#### Records supplied:
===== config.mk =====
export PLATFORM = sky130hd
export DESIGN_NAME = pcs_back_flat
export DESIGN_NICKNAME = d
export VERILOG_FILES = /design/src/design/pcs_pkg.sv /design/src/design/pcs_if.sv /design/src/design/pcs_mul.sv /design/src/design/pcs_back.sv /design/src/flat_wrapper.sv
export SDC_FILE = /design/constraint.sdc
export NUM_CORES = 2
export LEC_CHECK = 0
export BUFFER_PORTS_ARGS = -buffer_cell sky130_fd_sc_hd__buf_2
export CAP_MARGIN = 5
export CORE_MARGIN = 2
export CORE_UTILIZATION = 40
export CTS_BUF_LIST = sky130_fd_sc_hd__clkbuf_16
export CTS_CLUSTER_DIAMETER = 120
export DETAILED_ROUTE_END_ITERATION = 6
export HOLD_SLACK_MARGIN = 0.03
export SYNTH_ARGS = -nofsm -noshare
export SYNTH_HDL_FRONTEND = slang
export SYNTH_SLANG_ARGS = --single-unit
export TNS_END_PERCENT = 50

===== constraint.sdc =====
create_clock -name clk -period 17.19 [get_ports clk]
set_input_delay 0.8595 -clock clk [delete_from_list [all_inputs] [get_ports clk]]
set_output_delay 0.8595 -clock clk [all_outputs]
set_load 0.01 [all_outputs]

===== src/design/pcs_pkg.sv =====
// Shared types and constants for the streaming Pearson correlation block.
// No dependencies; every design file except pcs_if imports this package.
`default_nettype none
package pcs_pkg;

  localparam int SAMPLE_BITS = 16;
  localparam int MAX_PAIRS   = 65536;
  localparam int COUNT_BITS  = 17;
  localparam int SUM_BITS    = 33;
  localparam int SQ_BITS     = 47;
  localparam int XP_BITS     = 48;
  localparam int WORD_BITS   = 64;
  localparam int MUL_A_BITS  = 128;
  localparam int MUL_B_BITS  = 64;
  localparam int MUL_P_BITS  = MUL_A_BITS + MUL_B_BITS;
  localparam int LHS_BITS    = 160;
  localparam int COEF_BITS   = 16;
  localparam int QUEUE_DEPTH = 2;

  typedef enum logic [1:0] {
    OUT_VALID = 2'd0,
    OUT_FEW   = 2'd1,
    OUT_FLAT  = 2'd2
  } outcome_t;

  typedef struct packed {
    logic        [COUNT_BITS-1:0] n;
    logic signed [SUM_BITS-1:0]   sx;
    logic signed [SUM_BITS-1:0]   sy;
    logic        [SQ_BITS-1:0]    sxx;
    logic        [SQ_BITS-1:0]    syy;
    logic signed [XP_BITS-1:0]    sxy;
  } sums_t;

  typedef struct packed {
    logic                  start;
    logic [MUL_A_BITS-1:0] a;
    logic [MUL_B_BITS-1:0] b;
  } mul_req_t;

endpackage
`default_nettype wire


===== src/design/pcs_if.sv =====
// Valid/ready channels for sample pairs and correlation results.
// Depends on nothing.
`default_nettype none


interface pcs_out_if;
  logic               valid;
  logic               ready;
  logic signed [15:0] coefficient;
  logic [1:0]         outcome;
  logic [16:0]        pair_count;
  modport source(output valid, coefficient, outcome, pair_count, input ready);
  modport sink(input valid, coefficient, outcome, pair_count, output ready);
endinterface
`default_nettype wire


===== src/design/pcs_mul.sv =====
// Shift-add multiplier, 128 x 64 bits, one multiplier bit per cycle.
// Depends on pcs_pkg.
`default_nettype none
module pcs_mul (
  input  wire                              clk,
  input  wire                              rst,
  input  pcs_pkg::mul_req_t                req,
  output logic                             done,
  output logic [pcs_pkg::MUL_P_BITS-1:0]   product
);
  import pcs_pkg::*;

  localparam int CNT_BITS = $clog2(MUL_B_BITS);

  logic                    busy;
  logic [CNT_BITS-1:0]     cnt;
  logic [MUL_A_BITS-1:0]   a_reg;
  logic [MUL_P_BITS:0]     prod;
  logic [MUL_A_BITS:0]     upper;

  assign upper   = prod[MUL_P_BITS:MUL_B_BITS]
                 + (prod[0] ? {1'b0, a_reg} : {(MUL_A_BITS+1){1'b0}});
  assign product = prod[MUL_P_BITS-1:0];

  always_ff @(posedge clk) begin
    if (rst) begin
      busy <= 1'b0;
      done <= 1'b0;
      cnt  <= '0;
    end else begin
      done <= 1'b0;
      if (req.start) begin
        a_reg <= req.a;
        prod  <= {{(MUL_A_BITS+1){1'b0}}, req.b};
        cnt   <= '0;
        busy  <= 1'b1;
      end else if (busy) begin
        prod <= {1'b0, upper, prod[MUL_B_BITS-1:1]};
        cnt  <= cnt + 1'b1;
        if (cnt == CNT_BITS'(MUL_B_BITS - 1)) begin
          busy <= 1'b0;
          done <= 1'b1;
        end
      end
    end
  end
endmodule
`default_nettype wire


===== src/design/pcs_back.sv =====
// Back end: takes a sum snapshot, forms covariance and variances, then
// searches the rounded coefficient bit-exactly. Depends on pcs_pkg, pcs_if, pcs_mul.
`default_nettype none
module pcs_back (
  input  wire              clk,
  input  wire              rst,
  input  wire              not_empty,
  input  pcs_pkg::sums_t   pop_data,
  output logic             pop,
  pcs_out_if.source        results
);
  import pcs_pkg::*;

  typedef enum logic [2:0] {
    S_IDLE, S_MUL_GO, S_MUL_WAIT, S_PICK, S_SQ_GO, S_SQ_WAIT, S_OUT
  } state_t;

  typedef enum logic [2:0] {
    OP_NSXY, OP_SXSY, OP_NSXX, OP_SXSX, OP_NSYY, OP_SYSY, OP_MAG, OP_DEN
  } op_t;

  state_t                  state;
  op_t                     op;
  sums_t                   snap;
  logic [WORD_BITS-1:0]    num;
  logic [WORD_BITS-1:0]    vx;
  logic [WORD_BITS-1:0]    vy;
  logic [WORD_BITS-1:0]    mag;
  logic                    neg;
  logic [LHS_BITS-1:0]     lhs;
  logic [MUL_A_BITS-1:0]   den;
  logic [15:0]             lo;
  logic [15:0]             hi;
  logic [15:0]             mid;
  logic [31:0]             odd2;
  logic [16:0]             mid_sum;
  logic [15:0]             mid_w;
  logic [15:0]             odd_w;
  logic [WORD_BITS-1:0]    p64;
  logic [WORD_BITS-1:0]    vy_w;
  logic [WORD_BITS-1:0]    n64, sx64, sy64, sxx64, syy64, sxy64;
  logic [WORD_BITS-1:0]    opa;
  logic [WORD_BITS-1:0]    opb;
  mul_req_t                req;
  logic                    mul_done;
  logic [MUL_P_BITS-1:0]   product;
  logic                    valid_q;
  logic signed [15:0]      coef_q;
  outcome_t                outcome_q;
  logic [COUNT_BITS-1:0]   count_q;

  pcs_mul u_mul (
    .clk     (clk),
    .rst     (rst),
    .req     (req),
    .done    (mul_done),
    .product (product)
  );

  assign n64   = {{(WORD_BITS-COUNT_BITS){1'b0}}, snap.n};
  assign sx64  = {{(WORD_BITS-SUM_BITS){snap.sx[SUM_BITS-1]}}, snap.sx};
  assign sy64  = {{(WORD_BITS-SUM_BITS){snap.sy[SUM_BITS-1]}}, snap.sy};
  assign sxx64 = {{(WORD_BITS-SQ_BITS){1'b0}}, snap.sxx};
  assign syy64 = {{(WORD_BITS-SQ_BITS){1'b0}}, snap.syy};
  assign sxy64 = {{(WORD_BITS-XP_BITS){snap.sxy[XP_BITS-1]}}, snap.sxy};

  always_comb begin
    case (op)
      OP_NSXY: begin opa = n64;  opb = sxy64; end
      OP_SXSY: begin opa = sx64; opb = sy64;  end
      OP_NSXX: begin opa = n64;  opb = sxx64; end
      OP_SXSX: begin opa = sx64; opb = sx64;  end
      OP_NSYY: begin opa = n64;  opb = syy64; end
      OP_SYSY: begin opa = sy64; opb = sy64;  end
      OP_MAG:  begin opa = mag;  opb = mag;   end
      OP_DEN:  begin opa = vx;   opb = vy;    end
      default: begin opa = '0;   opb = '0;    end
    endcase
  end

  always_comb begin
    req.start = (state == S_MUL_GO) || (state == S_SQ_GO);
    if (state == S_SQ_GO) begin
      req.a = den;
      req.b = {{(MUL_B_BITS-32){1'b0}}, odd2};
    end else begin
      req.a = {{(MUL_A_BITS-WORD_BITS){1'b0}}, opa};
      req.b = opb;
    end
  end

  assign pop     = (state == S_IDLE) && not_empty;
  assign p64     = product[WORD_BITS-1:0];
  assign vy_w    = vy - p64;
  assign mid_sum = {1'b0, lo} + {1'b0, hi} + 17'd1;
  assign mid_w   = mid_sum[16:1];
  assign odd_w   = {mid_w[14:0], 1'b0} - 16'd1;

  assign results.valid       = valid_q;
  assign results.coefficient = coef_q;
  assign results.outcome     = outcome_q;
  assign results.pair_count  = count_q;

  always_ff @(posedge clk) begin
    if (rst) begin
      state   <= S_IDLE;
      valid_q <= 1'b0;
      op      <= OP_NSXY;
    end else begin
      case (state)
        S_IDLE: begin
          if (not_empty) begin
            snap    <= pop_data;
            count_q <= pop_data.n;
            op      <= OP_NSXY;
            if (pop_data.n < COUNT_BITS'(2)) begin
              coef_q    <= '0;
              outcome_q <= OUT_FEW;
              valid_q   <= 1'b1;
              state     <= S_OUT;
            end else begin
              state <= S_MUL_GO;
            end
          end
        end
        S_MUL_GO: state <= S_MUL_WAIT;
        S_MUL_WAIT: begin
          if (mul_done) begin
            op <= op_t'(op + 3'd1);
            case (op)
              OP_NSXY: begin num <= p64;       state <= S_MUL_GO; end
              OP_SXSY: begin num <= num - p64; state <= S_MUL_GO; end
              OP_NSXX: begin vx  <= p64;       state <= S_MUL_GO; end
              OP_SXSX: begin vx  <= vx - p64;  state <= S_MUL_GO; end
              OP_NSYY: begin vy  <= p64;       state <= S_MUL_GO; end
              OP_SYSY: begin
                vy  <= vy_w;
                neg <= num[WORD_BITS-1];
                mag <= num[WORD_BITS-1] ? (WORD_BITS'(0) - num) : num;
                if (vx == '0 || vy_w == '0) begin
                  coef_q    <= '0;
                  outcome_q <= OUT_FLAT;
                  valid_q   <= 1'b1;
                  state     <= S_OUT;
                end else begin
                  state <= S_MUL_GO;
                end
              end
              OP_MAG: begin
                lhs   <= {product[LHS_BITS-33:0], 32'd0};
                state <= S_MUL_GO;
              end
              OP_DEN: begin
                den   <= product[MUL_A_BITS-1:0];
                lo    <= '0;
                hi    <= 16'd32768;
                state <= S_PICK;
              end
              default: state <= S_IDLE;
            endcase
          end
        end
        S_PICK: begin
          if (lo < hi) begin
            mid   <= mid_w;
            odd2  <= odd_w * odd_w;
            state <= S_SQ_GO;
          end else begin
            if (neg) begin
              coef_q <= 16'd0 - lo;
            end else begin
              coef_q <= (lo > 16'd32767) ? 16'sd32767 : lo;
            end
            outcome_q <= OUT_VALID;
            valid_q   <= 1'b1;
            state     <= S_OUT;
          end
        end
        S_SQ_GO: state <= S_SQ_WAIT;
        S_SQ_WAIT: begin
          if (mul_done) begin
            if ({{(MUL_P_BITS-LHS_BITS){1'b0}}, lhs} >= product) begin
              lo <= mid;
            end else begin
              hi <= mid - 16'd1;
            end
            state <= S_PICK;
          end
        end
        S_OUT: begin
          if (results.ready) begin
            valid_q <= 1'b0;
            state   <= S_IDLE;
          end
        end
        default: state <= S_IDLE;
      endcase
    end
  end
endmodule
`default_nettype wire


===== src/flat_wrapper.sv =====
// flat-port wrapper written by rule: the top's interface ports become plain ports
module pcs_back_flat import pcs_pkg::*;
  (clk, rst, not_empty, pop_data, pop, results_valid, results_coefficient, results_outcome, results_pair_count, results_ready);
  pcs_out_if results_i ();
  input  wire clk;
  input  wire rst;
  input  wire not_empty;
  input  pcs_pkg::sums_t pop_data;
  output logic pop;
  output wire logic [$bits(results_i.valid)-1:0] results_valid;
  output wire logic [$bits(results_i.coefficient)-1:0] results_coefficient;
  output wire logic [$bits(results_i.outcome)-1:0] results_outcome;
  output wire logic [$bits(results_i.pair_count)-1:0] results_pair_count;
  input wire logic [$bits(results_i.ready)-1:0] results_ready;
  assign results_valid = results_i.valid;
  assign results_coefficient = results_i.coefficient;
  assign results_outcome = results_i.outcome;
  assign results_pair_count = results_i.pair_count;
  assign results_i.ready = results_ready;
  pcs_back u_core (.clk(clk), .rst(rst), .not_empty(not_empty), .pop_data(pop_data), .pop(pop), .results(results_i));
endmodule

==

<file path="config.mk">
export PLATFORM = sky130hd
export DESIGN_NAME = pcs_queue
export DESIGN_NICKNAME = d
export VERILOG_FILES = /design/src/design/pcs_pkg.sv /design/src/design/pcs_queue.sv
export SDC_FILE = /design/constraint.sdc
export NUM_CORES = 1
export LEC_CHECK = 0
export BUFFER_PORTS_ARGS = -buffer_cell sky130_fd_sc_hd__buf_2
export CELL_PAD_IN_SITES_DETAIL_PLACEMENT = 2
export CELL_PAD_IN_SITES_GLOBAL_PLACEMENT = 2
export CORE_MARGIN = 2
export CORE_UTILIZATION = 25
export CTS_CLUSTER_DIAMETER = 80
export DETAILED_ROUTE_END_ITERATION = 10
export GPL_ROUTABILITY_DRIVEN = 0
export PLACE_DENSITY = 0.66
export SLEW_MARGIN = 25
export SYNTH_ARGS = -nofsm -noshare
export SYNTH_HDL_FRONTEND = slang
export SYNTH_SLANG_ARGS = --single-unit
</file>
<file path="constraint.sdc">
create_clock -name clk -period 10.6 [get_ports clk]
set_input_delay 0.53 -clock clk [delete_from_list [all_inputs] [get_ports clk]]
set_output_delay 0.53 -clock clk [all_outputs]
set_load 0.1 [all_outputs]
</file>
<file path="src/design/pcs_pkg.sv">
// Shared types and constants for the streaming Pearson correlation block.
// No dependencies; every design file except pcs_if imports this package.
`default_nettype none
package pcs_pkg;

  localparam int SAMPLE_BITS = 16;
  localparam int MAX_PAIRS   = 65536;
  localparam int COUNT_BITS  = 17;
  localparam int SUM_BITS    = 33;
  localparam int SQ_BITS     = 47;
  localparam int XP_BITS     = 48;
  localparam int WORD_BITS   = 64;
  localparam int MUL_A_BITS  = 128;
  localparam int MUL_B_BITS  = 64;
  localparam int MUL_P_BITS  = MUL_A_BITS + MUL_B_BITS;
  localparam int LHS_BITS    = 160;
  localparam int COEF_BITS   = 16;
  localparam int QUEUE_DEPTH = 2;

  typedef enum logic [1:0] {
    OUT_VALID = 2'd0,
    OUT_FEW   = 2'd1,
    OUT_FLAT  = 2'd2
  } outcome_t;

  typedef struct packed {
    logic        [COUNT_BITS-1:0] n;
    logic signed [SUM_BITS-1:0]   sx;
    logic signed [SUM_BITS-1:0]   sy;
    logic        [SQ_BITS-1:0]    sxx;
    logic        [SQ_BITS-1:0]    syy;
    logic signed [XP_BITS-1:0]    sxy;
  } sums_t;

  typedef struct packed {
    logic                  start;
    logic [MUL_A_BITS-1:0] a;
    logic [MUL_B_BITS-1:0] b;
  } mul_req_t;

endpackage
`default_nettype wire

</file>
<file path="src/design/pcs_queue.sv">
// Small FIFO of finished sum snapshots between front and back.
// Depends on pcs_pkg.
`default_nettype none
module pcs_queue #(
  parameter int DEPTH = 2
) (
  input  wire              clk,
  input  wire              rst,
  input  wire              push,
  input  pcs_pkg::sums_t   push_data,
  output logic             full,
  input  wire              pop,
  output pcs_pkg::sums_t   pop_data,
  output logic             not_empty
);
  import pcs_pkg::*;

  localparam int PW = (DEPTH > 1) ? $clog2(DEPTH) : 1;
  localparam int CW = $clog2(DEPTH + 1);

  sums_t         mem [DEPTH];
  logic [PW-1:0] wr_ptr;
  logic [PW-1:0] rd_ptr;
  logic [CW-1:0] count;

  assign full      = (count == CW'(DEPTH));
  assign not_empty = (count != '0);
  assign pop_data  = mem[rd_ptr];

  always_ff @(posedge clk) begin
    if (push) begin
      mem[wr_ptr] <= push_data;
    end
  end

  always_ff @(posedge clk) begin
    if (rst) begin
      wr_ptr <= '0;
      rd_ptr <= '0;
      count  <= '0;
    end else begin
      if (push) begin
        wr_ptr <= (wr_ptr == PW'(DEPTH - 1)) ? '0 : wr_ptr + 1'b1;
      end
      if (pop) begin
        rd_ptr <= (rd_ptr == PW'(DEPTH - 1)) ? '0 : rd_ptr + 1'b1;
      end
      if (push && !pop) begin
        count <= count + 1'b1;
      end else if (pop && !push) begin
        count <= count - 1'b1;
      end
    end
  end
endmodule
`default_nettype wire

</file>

#### The problem:
Set down again, word for word, the stretch of records from the line with "req.b = opb;" to the line with "OP_DEN: begin", both of those lines included.

#### Task result:
      req.b = opb;
    end
  end

  assign pop     = (state == S_IDLE) && not_empty;
  assign p64     = product[WORD_BITS-1:0];
  assign vy_w    = vy - p64;
  assign mid_sum = {1'b0, lo} + {1'b0, hi} + 17'd1;
  assign mid_w   = mid_sum[16:1];
  assign odd_w   = {mid_w[14:0], 1'b0} - 16'd1;

  assign results.valid       = valid_q;
  assign results.coefficient = coef_q;
  assign results.outcome     = outcome_q;
  assign results.pair_count  = count_q;

  always_ff @(posedge clk) begin
    if (rst) begin
      state   <= S_IDLE;
      valid_q <= 1'b0;
      op      <= OP_NSXY;
    end else begin
      case (state)
        S_IDLE: begin
          if (not_empty) begin
            snap    <= pop_data;
            count_q <= pop_data.n;
            op      <= OP_NSXY;
            if (pop_data.n < COUNT_BITS'(2)) begin
              coef_q    <= '0;
              outcome_q <= OUT_FEW;
              valid_q   <= 1'b1;
              state     <= S_OUT;
            end else begin
              state <= S_MUL_GO;
            end
          end
        end
        S_MUL_GO: state <= S_MUL_WAIT;
        S_MUL_WAIT: begin
          if (mul_done) begin
            op <= op_t'(op + 3'd1);
            case (op)
              OP_NSXY: begin num <= p64;       state <= S_MUL_GO; end
              OP_SXSY: begin num <= num - p64; state <= S_MUL_GO; end
              OP_NSXX: begin vx  <= p64;       state <= S_MUL_GO; end
              OP_SXSX: begin vx  <= vx - p64;  state <= S_MUL_GO; end
              OP_NSYY: begin vy  <= p64;       state <= S_MUL_GO; end
              OP_SYSY: begin
                vy  <= vy_w;
                neg <= num[WORD_BITS-1];
                mag <= num[WORD_BITS-1] ? (WORD_BITS'(0) - num) : num;
                if (vx == '0 || vy_w == '0) begin
                  coef_q    <= '0;
                  outcome_q <= OUT_FLAT;
                  valid_q   <= 1'b1;
                  state     <= S_OUT;
                end else begin
                  state <= S_MUL_GO;
                end
              end
              OP_MAG: begin
                lhs   <= {product[LHS_BITS-33:0], 32'd0};
                state <= S_MUL_GO;
              end
              OP_DEN: begin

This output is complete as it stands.